Jean Paré a fait publier il y a quelques années un livre intitulé LE CODE DES TICS.
Voici ce qu’il dit lorsqu’il parle de la technique du sondage:
*****«Méthode empruntée à l’industrie par les partis politiques pour offrir un plat qui ne déplaît à personne. Chez l’électeur, il s’agit d’une méthode permettant de savoir quoi penser. Pour les journaux, d’une publicité qu’ils acceptent de diffuser gratuitement sous forme de nouvelle. Le pendule des sondages permet de faire la radiesthésie de la vérité, mais conduit à l’homogénéisation des partis.»*****
Remarques fort pertinentes, me semble-t-il!
De toute façon ceux qu’on «analyse» dans les sondages peuvent crier: WITH GOD ON OUR SIDE.
JSB
Que vaut vraiment l’échantillonnage d’un sondage?
Ces dernières années, par curiosité de connaître les sujets de préoccupation des publicitaires et des entreprises, je me suis inscrit à quelques sites de sondage en ligne. Ainsi, à chaque semaine, je reçois plusieurs sondages (que je peux ou pas compléter).
Et ce que je reçois fait souvent très amateur…

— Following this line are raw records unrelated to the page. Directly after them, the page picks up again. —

## src/rtl/pipeline_sched_pkg.sv

```systemverilog
// Shared encodings for the pipeline scheduler: forwarding selects and FSM states.
package pipeline_sched_pkg;

    localparam logic [1:0] FWD_REG = 2'd0;
    localparam logic [1:0] FWD_EXE = 2'd1;
    localparam logic [1:0] FWD_MEM = 2'd2;

    typedef enum logic [1:0] {
        SCHED_RUN      = 2'd0,
        SCHED_INV_WAIT = 2'd1,
        SCHED_FLUSH    = 2'd2
    } sched_state_e;

endpackage

```

## src/rtl/pipeline_sched_fwd_unit.sv

```systemverilog
// Per-operand RAW match against EXE/MEM: forwarding select plus stall request.
module fwd_unit
    import pipeline_sched_pkg::*;
#(
    parameter int FWD_EN = 1
) (
    input  logic [4:0] src_addr,
    input  logic       src_used,
    input  logic [4:0] exe_wb_addr,
    input  logic       exe_wb_wen,
    input  logic       exe_mem_ren,
    input  logic [4:0] mem_wb_addr,
    input  logic       mem_wb_wen,
    output logic [1:0] fwd_sel,
    output logic       raw_hit
);

    logic exe_hit;
    logic mem_hit;

    always_comb begin
        exe_hit = src_used && exe_wb_wen && (exe_wb_addr != 5'd0) && (exe_wb_addr == src_addr);
        mem_hit = src_used && mem_wb_wen && (mem_wb_addr != 5'd0) && (mem_wb_addr == src_addr);
        fwd_sel = FWD_REG;
        raw_hit = 1'b0;
        if (FWD_EN != 0) begin
            // A load in EXE has no result yet; that case stalls instead of forwarding.
            if (exe_hit && !exe_mem_ren) begin
                fwd_sel = FWD_EXE;
            end else if (mem_hit) begin
                fwd_sel = FWD_MEM;
            end
            raw_hit = exe_hit && exe_mem_ren;
        end else begin
            raw_hit = exe_hit || mem_hit;
        end
    end

endmodule

```

## src/rtl/pipeline_sched.sv

```systemverilog
// Stage enable/bubble scheduler with forwarding, cache-invalidate wait and exception flush.
//   state          | meaning
//   SCHED_RUN      | normal issue; exception, stall, invalidate and hazard arbitration
//   SCHED_INV_WAIT | pipeline frozen until inv_done or timeout
//   SCHED_FLUSH    | bubbles into ID/EXE/MEM while the exception target is fetched
module pipeline_sched
    import pipeline_sched_pkg::*;
#(
    parameter int FWD_EN      = 1,
    parameter int INV_TIMEOUT = 255,
    parameter int FLUSH_CYC   = 2
) (
    input  logic       clk,
    input  logic       rst,
    input  logic [4:0] id_rs_addr,
    input  logic [4:0] id_rt_addr,
    input  logic       id_rs_used,
    input  logic       id_rt_used,
    input  logic [4:0] exe_wb_addr,
    input  logic       exe_wb_wen,
    input  logic       exe_mem_ren,
    input  logic [4:0] mem_wb_addr,
    input  logic       mem_wb_wen,
    input  logic       mem_inv_req,
    input  logic       inv_done,
    input  logic       ic_stall,
    input  logic       dc_stall,
    input  logic       exc_req,
    output logic       if_en,
    output logic       id_en,
    output logic       exe_en,
    output logic       mem_en,
    output logic       wb_en,
    output logic       id_rst,
    output logic       exe_rst,
    output logic       mem_rst,
    output logic [1:0] fwd_a,
    output logic [1:0] fwd_b,
    output logic       inv_start,
    output logic       inv_err,
    output logic       pc_exc_sel
);

    sched_state_e state_q, state_d;
    logic [7:0]   cnt_q, cnt_d;
    logic [4:0]   en_v;
    logic [2:0]   bub_v;
    logic [1:0]   fwd_a_sel, fwd_b_sel;
    logic         hit_a, hit_b;

    fwd_unit #(.FWD_EN(FWD_EN)) u_fwd_rs (
        .src_addr    (id_rs_addr),
        .src_used    (id_rs_used),
        .exe_wb_addr (exe_wb_addr),
        .exe_wb_wen  (exe_wb_wen),
        .exe_mem_ren (exe_mem_ren),
        .mem_wb_addr (mem_wb_addr),
        .mem_wb_wen  (mem_wb_wen),
        .fwd_sel     (fwd_a_sel),
        .raw_hit     (hit_a)
    );

    fwd_unit #(.FWD_EN(FWD_EN)) u_fwd_rt (
        .src_addr    (id_rt_addr),
        .src_used    (id_rt_used),
        .exe_wb_addr (exe_wb_addr),
        .exe_wb_wen  (exe_wb_wen),
        .exe_mem_ren (exe_mem_ren),
        .mem_wb_addr (mem_wb_addr),
        .mem_wb_wen  (mem_wb_wen),
        .fwd_sel     (fwd_b_sel),
        .raw_hit     (hit_b)
    );

    always_ff @(posedge clk) begin
        if (rst) begin
            state_q <= SCHED_RUN;
            cnt_q   <= 8'd0;
        end else begin
            state_q <= state_d;
            cnt_q   <= cnt_d;
        end
    end

    // en_v = {if, id, exe, mem, wb}; bub_v = {id, exe, mem}
    always_comb begin
        state_d    = state_q;
        cnt_d      = cnt_q;
        en_v       = 5'b00000;
        bub_v      = 3'b000;
        inv_start  = 1'b0;
        inv_err    = 1'b0;
        pc_exc_sel = 1'b0;
        if (rst) begin
            bub_v = 3'b111;
        end else begin
            case (state_q)
                SCHED_RUN: begin
                    if (exc_req) begin
                        pc_exc_sel = 1'b1;
                        en_v       = 5'b10001;
                        bub_v      = 3'b111;
                        state_d    = SCHED_FLUSH;
                        cnt_d      = 8'(FLUSH_CYC - 1);
                    end else if (ic_stall || dc_stall) begin
                        en_v = 5'b00000;
                    end else if (mem_inv_req) begin
                        inv_start = 1'b1;
                        state_d   = SCHED_INV_WAIT;
                        cnt_d     = 8'd0;
                    end else if (hit_a || hit_b) begin
                        en_v  = 5'b00111;
                        bub_v = 3'b010;
                    end else begin
                        en_v = 5'b11111;
                    end
                end
                SCHED_INV_WAIT: begin
                    cnt_d = cnt_q + 8'd1;
                    if (inv_done) begin
                        en_v    = 5'b11111;
                        state_d = SCHED_RUN;
                        cnt_d   = 8'd0;
                    end else if (cnt_q == 8'(INV_TIMEOUT)) begin
                        inv_err = 1'b1;
                        en_v    = 5'b11111;
                        state_d = SCHED_RUN;
                        cnt_d   = 8'd0;
                    end
                end
                SCHED_FLUSH: begin
                    en_v  = 5'b00001;
                    bub_v = 3'b111;
                    if (cnt_q == 8'd0) begin
                        state_d = SCHED_RUN;
                    end else begin
                        cnt_d = cnt_q - 8'd1;
                    end
                end
                default: begin
                    state_d = SCHED_RUN;
                    cnt_d   = 8'd0;
                end
            endcase
        end
    end

    assign {if_en, id_en, exe_en, mem_en, wb_en} = en_v;
    assign {id_rst, exe_rst, mem_rst}            = bub_v;
    assign fwd_a = rst ? FWD_REG : fwd_a_sel;
    assign fwd_b = rst ? FWD_REG : fwd_b_sel;

endmodule

```
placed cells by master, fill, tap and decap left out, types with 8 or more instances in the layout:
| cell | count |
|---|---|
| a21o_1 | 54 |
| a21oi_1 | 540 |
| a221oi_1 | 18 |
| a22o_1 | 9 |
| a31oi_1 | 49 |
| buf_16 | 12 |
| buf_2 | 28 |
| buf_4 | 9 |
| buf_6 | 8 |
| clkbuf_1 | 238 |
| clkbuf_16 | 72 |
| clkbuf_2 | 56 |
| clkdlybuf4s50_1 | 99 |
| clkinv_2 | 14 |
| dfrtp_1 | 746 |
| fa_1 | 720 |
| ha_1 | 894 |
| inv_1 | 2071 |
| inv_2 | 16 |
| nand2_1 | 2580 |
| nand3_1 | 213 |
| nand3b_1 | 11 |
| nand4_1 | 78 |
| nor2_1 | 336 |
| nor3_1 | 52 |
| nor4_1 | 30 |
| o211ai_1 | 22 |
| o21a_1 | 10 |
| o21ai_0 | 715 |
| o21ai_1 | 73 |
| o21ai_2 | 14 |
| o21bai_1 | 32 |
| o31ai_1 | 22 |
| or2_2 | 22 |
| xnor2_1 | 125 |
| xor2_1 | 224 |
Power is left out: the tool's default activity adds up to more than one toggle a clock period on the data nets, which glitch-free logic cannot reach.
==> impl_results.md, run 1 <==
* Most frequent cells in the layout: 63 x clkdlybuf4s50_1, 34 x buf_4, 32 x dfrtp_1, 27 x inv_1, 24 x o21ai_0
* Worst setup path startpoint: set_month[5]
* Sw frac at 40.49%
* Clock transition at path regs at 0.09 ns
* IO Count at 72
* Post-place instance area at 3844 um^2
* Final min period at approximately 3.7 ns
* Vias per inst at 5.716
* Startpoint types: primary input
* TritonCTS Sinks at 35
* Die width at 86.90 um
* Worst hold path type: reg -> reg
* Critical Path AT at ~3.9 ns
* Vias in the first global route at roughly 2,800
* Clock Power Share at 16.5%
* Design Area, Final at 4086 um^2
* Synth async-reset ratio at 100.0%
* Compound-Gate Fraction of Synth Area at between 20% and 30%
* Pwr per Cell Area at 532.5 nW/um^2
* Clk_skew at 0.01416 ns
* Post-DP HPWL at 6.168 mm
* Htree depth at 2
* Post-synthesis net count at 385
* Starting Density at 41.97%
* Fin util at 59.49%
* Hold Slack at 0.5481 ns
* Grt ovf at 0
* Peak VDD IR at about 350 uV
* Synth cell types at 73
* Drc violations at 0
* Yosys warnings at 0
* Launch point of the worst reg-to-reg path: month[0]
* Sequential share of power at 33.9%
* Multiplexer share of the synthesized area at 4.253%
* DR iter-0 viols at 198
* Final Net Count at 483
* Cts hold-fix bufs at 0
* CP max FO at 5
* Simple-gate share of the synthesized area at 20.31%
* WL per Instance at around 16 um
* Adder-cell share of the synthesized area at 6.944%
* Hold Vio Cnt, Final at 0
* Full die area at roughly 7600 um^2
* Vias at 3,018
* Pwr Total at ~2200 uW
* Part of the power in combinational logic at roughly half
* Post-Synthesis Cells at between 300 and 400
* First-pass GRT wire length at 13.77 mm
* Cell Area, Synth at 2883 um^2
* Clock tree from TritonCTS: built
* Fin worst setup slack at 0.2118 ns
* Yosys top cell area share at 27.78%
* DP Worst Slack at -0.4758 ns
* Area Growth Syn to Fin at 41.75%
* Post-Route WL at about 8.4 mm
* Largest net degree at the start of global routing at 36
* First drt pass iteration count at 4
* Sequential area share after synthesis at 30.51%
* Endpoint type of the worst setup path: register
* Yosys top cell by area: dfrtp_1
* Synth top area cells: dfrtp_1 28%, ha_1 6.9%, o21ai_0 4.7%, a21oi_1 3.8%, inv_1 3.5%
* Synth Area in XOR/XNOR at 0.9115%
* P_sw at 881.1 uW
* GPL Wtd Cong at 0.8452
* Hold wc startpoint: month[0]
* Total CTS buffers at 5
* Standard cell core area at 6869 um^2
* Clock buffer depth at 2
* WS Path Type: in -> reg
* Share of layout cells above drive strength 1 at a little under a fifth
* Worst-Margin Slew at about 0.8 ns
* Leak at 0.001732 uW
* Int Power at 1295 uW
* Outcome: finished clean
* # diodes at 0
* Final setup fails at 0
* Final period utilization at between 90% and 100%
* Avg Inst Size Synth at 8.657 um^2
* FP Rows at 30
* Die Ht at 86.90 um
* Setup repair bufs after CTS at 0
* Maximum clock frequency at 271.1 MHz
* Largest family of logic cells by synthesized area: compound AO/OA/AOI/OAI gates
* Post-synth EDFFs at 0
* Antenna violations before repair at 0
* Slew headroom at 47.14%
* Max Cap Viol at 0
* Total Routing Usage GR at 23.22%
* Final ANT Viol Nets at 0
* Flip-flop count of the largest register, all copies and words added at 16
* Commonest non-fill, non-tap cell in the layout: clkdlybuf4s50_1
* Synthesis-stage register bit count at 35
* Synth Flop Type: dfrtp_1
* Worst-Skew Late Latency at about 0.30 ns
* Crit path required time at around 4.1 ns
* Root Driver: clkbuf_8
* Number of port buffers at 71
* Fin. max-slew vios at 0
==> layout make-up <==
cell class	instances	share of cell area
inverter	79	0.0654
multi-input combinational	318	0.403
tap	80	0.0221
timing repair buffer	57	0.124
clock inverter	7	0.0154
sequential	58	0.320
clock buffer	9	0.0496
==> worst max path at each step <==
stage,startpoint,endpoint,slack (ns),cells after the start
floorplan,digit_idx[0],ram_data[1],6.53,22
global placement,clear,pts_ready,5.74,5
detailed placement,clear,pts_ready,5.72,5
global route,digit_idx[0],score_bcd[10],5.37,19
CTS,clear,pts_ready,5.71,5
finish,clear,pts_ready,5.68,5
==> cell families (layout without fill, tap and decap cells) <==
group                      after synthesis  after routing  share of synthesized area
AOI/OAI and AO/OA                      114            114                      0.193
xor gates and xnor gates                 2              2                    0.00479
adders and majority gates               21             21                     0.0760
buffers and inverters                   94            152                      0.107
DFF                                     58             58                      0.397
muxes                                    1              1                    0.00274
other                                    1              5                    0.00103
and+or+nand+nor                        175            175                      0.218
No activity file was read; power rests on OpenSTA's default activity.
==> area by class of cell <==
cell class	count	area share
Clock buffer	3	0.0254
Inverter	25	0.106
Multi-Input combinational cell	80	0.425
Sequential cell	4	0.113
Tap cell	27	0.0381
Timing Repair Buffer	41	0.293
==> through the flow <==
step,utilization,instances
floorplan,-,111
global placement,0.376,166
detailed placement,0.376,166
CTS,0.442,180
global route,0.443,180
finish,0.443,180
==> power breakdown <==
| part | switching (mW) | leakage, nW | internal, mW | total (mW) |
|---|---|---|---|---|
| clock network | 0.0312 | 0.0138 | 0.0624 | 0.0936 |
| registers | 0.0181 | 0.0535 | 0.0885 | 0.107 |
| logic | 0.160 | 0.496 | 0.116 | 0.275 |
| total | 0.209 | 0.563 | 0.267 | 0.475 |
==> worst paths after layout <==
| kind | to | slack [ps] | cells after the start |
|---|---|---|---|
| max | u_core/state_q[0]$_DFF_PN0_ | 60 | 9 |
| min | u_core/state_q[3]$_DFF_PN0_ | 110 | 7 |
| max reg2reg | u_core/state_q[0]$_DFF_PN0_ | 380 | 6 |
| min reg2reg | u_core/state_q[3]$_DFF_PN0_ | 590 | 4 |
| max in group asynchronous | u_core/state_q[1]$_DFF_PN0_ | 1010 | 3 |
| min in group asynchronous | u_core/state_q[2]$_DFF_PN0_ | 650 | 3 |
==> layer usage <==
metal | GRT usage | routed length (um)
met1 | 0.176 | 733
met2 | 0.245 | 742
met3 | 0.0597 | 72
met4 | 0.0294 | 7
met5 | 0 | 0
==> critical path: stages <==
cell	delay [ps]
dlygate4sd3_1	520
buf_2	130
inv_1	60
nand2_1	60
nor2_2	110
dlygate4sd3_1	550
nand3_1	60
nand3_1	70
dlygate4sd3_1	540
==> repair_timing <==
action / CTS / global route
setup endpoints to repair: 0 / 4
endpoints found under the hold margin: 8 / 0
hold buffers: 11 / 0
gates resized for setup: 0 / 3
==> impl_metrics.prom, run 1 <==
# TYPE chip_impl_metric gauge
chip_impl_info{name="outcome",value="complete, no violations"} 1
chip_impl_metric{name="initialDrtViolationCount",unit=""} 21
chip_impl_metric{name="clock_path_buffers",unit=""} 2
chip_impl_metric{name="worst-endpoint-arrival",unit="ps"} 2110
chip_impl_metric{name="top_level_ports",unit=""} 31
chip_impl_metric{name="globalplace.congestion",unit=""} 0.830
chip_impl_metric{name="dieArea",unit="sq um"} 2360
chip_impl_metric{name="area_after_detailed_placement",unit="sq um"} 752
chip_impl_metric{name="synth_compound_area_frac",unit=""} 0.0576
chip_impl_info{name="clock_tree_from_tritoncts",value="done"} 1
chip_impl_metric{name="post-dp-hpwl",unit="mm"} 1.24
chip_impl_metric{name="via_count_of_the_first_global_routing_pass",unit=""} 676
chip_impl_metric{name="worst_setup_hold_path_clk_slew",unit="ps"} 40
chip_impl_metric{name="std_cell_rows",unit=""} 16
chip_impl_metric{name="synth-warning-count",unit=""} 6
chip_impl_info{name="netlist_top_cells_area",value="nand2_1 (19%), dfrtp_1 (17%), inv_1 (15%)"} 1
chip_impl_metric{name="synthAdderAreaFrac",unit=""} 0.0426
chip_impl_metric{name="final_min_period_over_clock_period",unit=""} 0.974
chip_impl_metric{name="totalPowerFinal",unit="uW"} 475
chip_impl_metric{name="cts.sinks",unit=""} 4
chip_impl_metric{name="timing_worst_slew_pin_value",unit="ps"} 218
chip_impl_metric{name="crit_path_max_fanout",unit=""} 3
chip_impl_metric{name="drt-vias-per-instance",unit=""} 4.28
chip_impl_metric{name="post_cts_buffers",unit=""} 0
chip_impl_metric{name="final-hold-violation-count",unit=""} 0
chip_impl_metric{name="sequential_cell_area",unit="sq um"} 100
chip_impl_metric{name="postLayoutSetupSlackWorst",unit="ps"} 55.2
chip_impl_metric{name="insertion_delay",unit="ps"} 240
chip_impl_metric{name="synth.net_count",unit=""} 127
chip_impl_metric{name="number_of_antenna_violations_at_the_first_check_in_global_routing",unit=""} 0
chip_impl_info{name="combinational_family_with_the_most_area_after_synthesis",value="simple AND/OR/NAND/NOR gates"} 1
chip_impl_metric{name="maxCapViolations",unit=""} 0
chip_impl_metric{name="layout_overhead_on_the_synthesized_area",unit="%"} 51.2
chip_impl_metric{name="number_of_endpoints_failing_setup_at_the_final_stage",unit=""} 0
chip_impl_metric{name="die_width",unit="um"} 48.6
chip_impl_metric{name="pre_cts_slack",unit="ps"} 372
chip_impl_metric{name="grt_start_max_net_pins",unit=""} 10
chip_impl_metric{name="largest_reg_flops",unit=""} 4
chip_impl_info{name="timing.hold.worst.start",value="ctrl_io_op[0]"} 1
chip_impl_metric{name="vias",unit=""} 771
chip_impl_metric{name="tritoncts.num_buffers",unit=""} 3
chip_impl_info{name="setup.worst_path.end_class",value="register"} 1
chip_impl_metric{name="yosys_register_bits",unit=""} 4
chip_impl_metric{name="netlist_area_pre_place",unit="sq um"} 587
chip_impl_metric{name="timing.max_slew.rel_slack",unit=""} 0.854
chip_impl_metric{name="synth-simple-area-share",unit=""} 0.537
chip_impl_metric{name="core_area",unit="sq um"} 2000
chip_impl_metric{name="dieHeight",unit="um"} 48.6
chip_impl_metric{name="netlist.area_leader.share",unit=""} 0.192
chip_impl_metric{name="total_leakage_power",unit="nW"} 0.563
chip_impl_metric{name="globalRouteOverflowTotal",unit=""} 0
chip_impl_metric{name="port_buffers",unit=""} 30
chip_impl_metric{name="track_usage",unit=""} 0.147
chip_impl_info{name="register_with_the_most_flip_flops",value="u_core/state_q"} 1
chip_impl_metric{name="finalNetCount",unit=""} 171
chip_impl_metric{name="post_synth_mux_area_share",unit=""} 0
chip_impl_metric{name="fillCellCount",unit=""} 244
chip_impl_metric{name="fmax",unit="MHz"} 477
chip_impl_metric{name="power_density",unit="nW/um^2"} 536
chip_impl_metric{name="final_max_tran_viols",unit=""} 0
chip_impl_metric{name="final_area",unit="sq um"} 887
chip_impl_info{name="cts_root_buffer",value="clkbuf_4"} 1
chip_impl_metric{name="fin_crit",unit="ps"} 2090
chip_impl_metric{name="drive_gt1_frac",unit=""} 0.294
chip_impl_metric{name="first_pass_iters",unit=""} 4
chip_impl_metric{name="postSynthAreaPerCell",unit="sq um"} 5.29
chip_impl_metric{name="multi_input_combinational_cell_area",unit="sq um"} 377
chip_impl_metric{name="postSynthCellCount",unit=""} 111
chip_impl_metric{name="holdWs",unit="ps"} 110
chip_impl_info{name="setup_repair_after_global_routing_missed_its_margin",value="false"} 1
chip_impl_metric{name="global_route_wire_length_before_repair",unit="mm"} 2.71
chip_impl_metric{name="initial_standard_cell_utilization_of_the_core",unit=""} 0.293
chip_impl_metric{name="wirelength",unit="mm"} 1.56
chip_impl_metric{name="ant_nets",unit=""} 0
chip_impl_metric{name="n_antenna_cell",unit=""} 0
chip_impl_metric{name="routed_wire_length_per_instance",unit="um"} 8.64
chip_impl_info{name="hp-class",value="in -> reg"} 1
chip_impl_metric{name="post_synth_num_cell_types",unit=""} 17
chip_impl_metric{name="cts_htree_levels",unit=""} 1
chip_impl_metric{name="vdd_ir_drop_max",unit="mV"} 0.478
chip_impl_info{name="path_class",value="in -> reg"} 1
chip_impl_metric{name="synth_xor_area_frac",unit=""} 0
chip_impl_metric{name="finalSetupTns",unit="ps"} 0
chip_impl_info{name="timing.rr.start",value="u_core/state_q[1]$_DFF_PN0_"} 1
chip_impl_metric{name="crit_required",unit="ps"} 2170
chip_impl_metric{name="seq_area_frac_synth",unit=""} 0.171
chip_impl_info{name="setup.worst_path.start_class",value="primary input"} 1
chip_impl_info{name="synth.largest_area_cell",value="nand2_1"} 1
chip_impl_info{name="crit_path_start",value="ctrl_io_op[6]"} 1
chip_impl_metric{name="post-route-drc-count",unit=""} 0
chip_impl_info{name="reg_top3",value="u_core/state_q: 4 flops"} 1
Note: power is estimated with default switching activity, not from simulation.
$ cat config.mk
export PLATFORM = sky130hd
export DESIGN_NAME = sccpu_trace_buffer
export DESIGN_NICKNAME = d
export VERILOG_FILES = /design/src/rtl/sccpu_trace_pkg.sv /design/src/rtl/sccpu_trace_fifo.sv /design/src/rtl/sccpu_trace_buffer.sv
export SDC_FILE = /design/constraint.sdc
export NUM_CORES = 2
export LEC_CHECK = 0
export CAP_MARGIN = 0
export CORE_UTILIZATION = 50
export CTS_CLUSTER_SIZE = 40
export DETAILED_ROUTE_END_ITERATION = 6
export PLACE_DENSITY = 0.7
export SLEW_MARGIN = 20
export SYNTH_ARGS = -nofsm -noshare
export SYNTH_HDL_FRONTEND = slang
export SYNTH_SLANG_ARGS = --single-unit
$ cat constraint.sdc
create_clock -name Clock -period 8.1 [get_ports Clock]
set_input_delay 2.43 -clock Clock [delete_from_list [all_inputs] [get_ports Clock]]
set_output_delay 2.43 -clock Clock [all_outputs]
set_load 0.05 [all_outputs]
$ cat src/rtl/sccpu_trace_pkg.sv
// Shared types and record layout for the SCCPU commit-trace buffer.
package sccpu_trace_pkg;

    typedef enum logic [1:0] {
        ST_IDLE    = 2'd0,
        ST_CAPTURE = 2'd1,
        ST_DONE    = 2'd2
    } trace_state_e;

    localparam int REC_W    = 96;
    localparam int PC_LSB   = 64;
    localparam int INST_LSB = 32;
    localparam int ALU_LSB  = 0;

    function automatic logic [REC_W-1:0] pack_rec(input logic [31:0] pc,
                                                  input logic [31:0] inst,
                                                  input logic [31:0] alu);
        logic [REC_W-1:0] rec;
        rec                   = {REC_W{1'b0}};
        rec[PC_LSB   +: 32]   = pc;
        rec[INST_LSB +: 32]   = inst;
        rec[ALU_LSB  +: 32]   = alu;
        return rec;
    endfunction

endpackage

$ cat src/rtl/sccpu_trace_fifo.sv
// Generic first-word-fall-through FIFO; level is kept apart from the pointers
// so that full and empty are exact without a wrap bit.
module sccpu_trace_fifo #(
    parameter int WIDTH = 96,
    parameter int DEPTH = 16,
    parameter int PTR_W = 4
) (
    input  logic             clk,
    input  logic             rst_n,
    input  logic             push_i,
    input  logic             pop_i,
    input  logic [WIDTH-1:0] data_i,
    output logic [WIDTH-1:0] data_o,
    output logic             valid_o,
    output logic             full_o,
    output logic [PTR_W:0]   level_o
);

    logic [WIDTH-1:0] mem_q [DEPTH];
    logic [PTR_W-1:0] wr_ptr_q;
    logic [PTR_W-1:0] rd_ptr_q;
    logic [PTR_W:0]   level_q;
    logic [PTR_W:0]   level_d;
    logic             empty_s;
    logic             pop_ok_s;
    logic             push_ok_s;

    assign empty_s   = (level_q == {(PTR_W+1){1'b0}});
    assign full_o    = (level_q == (PTR_W+1)'(DEPTH));
    assign pop_ok_s  = pop_i && !empty_s;
    // A full FIFO still accepts a push when the head leaves on the same edge.
    assign push_ok_s = push_i && (!full_o || pop_ok_s);
    assign valid_o   = !empty_s;
    assign level_o   = level_q;
    assign data_o    = empty_s ? {WIDTH{1'b0}} : mem_q[rd_ptr_q];

    always_comb begin
        level_d = level_q;
        case ({push_ok_s, pop_ok_s})
            2'b10:   level_d = level_q + 1'b1;
            2'b01:   level_d = level_q - 1'b1;
            default: level_d = level_q;
        endcase
    end

    always_ff @(posedge clk or negedge rst_n) begin
        if (!rst_n) begin
            wr_ptr_q <= {PTR_W{1'b0}};
            rd_ptr_q <= {PTR_W{1'b0}};
            level_q  <= {(PTR_W+1){1'b0}};
        end else begin
            if (push_ok_s) wr_ptr_q <= wr_ptr_q + 1'b1;
            if (pop_ok_s)  rd_ptr_q <= rd_ptr_q + 1'b1;
            level_q <= level_d;
        end
    end

    always_ff @(posedge clk) begin
        if (push_ok_s) mem_q[wr_ptr_q] <= data_i;
    end

endmodule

Certains demandent, au début du sondage, si vous êtes un homme ou une femme, en précisant «veuillez ne choisir qu’une seule réponse». Bien parti… Ou encore, on vous annonce au début que «ce sondage ne vous demandera que 20, ou 30, ou 45 minutes à compléter» – ce qui implique que seulement des personnes ayant beaucoup de temps à perdre, et donc peu représentatives, se taperont de pareilles pertes de temps.
Sans oublier tous les choix boiteux de réponses proposées, ne laissant souvent aucune échappatoire (comme de pouvoir répondre «je ne sais pas») et obligeant à choisir au hasard une des réponses suggérées si on veut continuer le sondage, et au bout du compte être inscrit à un tirage que jamais l’on ne gagnera. Parce que si l’on ne choisit une réponse, le sondage refuse d’avancer à la question suivante.
Je me demande souvent pourquoi des entreprises acceptent de dépenser pour des sondages mal foutus, auxquels n’auront souvent le temps de répondre qu’une majorité de oisifs non-représentatifs, afin d’obtenir un portrait peu crédible de l’opinion populaire.